In the analysis, a total of 43 articles compared the vitamin D level between GDM and healthy subjects. The overall outcome revealed that the vitamin D level of women with GDM was much lower than that of healthy subjects. Altogether 21 articles reported a relationship of vitamin D status and risk of GDM. Two articles reported a significant relationship and 19 articles reported no significant relationship. The outcome showed that vitamin D deficiency was significantly correlated with increased risk of GDM. Meanwhile, 8 articles analyzed the correlation coefficient between vitamin D and HOMA IR. We found that vitamin D was negatively correlated with HOMA-IR, which contributes to revealing the relationship of vitamin D and GDM. It is common to compare the clinical efficacy of methods for disease [94–96]. There were articles reporting the beneficial effects of vitamin D supplementation on the GDM [97–100]. Zhang et al. reported that high-dose vitamin D supplementation significantly improved insulin resistance in pregnant women with GDM [97]. Yazdchi et al. concluded that vitamin D supplementation improved FG and HbA1c in GDM patients [98]. The study by Shahgheibi et al. indicated that vitamin D supplementation in the first and second trimesters of pregnancy was effective in reducing GDM and controlling GTT and GTC [99]. Another study by Mahdieh et al. indicated that 50,000 IU vitamin D every 2 weeks decreased the incidence of GDM [100]. All these results were consistent with our outcomes.
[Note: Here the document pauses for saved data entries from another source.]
What follows belongs to an exercise in optimizing a design on an open flow for small area, a short achievable clock period and few clock cycles per item; a production flow would make more cautious choices.
Only simulation tests tie the RTL to the original design; equivalence was not proved.

== the reference run ==
## alarm_sched
module alarm_sched (
    input  wire        clk,
    input  wire        rst,
    input  wire        cmd_valid,
    input  wire [63:0] cmd,
    output wire        cmd_ready,
    output reg         rsp_valid,
    output reg  [31:0] rsp_data,
    output wire [2:0]  rsp_fault,
    output wire        rsp_pend
);
    localparam [7:0] OP_RESET = 8'h01;
    localparam [7:0] OP_SEC   = 8'h03;
    localparam [7:0] OP_CLASS = 8'h18;
    localparam [7:0] OP_AINIT = 8'h20;
    localparam [7:0] OP_ASERV = 8'h21;
    localparam [7:0] OP_ASET  = 8'h22;
    localparam [7:0] OP_AGET  = 8'h23;
    localparam [7:0] OP_TSET  = 8'h24;
    localparam [7:0] OP_TGET  = 8'h25;
    localparam [2:0] F_NONE    = 3'd0;
    localparam [2:0] F_ILLEGAL = 3'd1;
    localparam [2:0] F_RANGE   = 3'd2;
    localparam [2:0] F_ARM_OVF = 3'd3;
    localparam [9:0]  DAY_HI    = 10'd675;         
    localparam [24:0] LAST_BASE = 25'd33554250;    
    localparam [24:0] PREV_BASE = 25'd33553575;    
    localparam [9:0]  LAST_FREE = 10'd182;         
    function automatic [32:0] radd(input [31:0] a, input [31:0] b, input ci);
        integer n;
        reg c;
        begin
            c = ci;
            for (n = 0; n < 32; n = n + 1) begin
                radd[n] = a[n] ^ b[n] ^ c;
                c = (a[n] & b[n]) | (c & (a[n] ^ b[n]));
            end
            radd[32] = c;
  ...
Settings: LEC_CHECK=0, ABC_AREA=1, CAP_MARGIN=20, CORE_MARGIN=2, CORE_UTILIZATION=40, CTS_CLUSTER_DIAMETER=100, CTS_CLUSTER_SIZE=24, SLEW_MARGIN=20, DONT_USE_CELLS=sky130_fd_sc_hd__ha_1 sky130_fd_sc_hd__ha_2 sky130_fd_sc_hd__ha_4 sky130_fd_sc_hd__fa_1 sky130_fd_sc_hd__fa_2 sky130_fd_sc_hd__fa_4, BUFFER_PORTS_ARGS=-buffer_cell sky130_fd_sc_hd__buf_2, SETUP_SLACK_MARGIN=34.8; clock period 45.0 ns.
standard.sh (not shown) runs the stock make flow with config.mk's settings and CLKGATE_MAP_FILE= SYNTH_SCRIPT=/design/flow/synth_recipe.tcl, a recipe that flattens the netlist after the stock synthesis.
==> flow/flow/run.sh <==
#!/bin/bash
# The standard layout with these changes to the ORFS settings:
#  - the full and half adder cells are kept out of the design (the
#    platform's other don't-use cells are still appended by its config), so
#    ORFS skips extract_fa and abc maps the arithmetic itself;
#  - every port is still buffered, with buf_2 in place of ORFS's default
#    port buffer (clkdlybuf4s50_1, a slow delay cell);
#  - timing repair aims for 34.8 ns of slack on the 45 ns clock, that is for
#    a period near 10.2 ns, instead of stopping at zero slack.
set -euo pipefail
cat >> config.mk <<'EOC'
export DONT_USE_CELLS = sky130_fd_sc_hd__ha_1 sky130_fd_sc_hd__ha_2 sky130_fd_sc_hd__ha_4 sky130_fd_sc_hd__fa_1 sky130_fd_sc_hd__fa_2 sky130_fd_sc_hd__fa_4
export BUFFER_PORTS_ARGS = -buffer_cell sky130_fd_sc_hd__buf_2
export SETUP_SLACK_MARGIN = 34.8
EOC
bash standard.sh finish > flow_make.log 2>&1
The reference run closes out successfully: all stages finished, all timing, DRC and antenna checks passed.
Testbench counts of the reference run, summed over its fixed seeds: cycles 20,417, ops 19,200.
The meta-analysis included 53 eligible articles, of which 30 articles were published in Chinese. The results seem to much more accurate; however, the analysis still has some limitations. First, the diagnostic time of GDM, detection method for 25(OH)D, and the cut-off value of vitamin D differed among these studies. Second, the impact of some important factors may affect the relationship of vitamin D deficiency and GDM; however, some studies did not adjust the results for confounding factors. Further randomized controlled trials are necessary to assess this relationship and explore the effects of vitamin D supplementation on the prevention of GDM.
In conclusion, the vitamin D level of women with GDM is much lower than that of healthy subjects. Vitamin D deficiency is significantly correlated with increased risk of GDM. Vitamin D is negatively correlated with HOMA-IR. The conclusion indicates that vitamin D is valuable for pregnant women. Detection of serum vitamin D should be performed on pregnant women, which helps in preventing GDM.

Conflict of interest

The authors declare no conflict of interest.